WHAT THE TASK REQUIRES
Up to and including the line containing "the answer bit", set down each line of the entries below exactly, starting from the first, and leave out the rest.
====
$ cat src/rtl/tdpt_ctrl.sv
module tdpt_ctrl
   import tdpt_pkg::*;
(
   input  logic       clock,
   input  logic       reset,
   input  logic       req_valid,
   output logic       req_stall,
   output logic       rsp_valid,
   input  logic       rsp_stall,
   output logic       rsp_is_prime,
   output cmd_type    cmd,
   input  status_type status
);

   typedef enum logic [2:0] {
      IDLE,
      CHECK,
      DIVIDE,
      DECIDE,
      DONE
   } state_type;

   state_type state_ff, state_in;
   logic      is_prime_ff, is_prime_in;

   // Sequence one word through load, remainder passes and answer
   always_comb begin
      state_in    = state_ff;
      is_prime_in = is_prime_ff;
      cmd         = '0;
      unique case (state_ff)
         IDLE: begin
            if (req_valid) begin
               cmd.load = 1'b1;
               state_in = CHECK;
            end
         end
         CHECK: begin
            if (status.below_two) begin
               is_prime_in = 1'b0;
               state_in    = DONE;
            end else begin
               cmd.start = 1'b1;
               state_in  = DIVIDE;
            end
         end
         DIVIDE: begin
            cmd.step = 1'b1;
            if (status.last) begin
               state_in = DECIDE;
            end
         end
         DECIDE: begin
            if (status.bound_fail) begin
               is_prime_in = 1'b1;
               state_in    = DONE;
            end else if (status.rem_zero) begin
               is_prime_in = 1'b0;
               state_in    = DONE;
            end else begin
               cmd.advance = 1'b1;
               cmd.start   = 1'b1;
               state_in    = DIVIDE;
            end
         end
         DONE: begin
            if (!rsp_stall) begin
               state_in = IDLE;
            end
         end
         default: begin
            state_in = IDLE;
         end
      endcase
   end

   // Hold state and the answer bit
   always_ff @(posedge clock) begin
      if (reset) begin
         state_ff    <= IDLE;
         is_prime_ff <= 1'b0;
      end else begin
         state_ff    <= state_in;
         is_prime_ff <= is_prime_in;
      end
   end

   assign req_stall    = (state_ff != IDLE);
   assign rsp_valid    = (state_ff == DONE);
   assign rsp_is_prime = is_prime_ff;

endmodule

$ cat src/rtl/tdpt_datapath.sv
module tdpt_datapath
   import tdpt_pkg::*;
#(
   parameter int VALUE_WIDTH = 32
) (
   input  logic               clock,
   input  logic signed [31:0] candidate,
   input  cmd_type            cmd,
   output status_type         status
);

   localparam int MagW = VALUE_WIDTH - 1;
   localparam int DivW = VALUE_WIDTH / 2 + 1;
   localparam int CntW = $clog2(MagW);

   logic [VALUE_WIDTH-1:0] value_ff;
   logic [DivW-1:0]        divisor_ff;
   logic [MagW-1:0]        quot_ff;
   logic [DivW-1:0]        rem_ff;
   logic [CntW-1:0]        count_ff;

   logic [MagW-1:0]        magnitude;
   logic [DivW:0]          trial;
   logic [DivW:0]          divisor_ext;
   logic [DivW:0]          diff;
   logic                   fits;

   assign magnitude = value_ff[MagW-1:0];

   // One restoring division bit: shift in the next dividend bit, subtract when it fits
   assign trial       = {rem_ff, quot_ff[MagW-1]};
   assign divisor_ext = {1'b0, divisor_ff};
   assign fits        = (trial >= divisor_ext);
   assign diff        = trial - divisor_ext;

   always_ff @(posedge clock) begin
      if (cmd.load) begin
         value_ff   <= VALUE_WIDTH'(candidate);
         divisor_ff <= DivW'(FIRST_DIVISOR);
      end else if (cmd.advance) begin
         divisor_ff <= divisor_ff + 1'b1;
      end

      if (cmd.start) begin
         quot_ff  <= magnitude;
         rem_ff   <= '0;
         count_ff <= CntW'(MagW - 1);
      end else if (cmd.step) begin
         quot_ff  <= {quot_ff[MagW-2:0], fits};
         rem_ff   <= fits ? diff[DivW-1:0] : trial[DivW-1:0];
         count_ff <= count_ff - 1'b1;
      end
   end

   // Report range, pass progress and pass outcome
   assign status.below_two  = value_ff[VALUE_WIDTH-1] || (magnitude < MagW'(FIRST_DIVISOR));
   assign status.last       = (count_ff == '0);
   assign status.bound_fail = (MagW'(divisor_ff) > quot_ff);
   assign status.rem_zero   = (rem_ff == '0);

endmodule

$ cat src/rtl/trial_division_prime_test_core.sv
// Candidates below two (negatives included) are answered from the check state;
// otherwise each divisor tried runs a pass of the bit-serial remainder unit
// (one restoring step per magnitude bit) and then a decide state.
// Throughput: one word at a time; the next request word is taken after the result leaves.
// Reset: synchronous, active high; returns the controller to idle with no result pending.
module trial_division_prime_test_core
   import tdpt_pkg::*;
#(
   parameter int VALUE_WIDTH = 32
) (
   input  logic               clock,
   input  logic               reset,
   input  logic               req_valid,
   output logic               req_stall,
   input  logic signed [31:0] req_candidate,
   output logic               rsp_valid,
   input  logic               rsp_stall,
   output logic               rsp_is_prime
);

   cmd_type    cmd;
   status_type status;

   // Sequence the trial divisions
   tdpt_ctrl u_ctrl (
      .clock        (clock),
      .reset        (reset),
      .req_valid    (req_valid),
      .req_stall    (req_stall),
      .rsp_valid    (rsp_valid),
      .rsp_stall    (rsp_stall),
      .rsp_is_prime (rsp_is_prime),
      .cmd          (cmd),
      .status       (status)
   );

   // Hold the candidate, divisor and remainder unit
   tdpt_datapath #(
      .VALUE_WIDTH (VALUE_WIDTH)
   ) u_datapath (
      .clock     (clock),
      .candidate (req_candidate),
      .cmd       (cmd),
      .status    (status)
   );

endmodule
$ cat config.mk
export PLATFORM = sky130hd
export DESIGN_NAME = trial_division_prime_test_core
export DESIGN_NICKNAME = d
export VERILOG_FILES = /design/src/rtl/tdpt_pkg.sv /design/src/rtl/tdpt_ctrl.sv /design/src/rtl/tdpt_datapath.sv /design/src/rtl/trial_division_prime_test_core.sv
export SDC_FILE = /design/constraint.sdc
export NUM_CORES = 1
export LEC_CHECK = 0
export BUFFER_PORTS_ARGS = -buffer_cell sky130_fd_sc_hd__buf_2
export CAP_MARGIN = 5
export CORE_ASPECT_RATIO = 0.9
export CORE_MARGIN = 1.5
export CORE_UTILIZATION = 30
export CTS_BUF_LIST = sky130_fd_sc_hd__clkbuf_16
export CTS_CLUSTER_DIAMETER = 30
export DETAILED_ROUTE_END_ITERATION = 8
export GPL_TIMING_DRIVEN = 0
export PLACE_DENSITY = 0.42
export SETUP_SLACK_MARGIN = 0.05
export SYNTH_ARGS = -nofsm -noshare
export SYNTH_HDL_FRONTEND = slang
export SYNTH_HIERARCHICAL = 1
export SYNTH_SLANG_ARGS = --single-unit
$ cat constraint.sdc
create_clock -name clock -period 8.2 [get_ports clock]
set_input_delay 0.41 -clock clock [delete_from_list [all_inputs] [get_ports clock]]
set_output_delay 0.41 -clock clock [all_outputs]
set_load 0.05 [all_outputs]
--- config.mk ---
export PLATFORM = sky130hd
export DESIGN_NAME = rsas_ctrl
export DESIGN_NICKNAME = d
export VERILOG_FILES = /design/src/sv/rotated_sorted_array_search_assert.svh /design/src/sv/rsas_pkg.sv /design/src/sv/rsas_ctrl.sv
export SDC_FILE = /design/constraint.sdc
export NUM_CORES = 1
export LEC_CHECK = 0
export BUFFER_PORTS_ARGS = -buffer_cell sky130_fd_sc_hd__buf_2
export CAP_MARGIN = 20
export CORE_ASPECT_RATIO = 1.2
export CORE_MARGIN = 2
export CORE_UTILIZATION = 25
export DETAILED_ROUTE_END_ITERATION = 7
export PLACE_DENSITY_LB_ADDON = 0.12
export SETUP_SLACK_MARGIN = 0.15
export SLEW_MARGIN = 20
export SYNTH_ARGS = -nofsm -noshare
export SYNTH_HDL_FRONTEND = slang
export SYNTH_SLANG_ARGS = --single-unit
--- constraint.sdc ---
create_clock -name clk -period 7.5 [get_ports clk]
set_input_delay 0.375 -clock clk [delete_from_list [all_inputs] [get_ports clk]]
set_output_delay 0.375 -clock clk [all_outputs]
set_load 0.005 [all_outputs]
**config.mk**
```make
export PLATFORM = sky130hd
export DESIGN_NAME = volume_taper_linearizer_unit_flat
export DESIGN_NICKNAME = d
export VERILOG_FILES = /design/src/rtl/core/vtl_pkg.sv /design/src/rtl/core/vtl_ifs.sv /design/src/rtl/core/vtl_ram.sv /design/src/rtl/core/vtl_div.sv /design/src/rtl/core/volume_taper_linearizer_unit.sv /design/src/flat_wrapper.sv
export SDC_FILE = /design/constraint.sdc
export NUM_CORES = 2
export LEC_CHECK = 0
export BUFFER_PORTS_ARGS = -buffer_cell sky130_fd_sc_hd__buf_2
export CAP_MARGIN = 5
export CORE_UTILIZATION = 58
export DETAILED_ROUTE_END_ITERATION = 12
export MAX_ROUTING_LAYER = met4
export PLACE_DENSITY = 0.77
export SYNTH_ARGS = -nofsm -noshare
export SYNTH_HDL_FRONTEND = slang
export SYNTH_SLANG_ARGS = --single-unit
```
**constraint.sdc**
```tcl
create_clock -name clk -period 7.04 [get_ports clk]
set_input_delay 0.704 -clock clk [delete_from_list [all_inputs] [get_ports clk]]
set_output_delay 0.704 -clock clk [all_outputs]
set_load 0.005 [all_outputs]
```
====
REPLY TO THE TASK
$ cat src/rtl/tdpt_ctrl.sv
module tdpt_ctrl
   import tdpt_pkg::*;
(
   input  logic       clock,
   input  logic       reset,
   input  logic       req_valid,
   output logic       req_stall,
   output logic       rsp_valid,
   input  logic       rsp_stall,
   output logic       rsp_is_prime,
   output cmd_type    cmd,
   input  status_type status
);

   typedef enum logic [2:0] {
      IDLE,
      CHECK,
      DIVIDE,
      DECIDE,
      DONE
   } state_type;

   state_type state_ff, state_in;
   logic      is_prime_ff, is_prime_in;

   // Sequence one word through load, remainder passes and answer
   always_comb begin
      state_in    = state_ff;
      is_prime_in = is_prime_ff;
      cmd         = '0;
      unique case (state_ff)
         IDLE: begin
            if (req_valid) begin
               cmd.load = 1'b1;
               state_in = CHECK;
            end
         end
         CHECK: begin
            if (status.below_two) begin
               is_prime_in = 1'b0;
               state_in    = DONE;
            end else begin
               cmd.start = 1'b1;
               state_in  = DIVIDE;
            end
         end
         DIVIDE: begin
            cmd.step = 1'b1;
            if (status.last) begin
               state_in = DECIDE;
            end
         end
         DECIDE: begin
            if (status.bound_fail) begin
               is_prime_in = 1'b1;
               state_in    = DONE;
            end else if (status.rem_zero) begin
               is_prime_in = 1'b0;
               state_in    = DONE;
            end else begin
               cmd.advance = 1'b1;
               cmd.start   = 1'b1;
               state_in    = DIVIDE;
            end
         end
         DONE: begin
            if (!rsp_stall) begin
               state_in = IDLE;
            end
         end
         default: begin
            state_in = IDLE;
         end
      endcase
   end

   // Hold state and the answer bit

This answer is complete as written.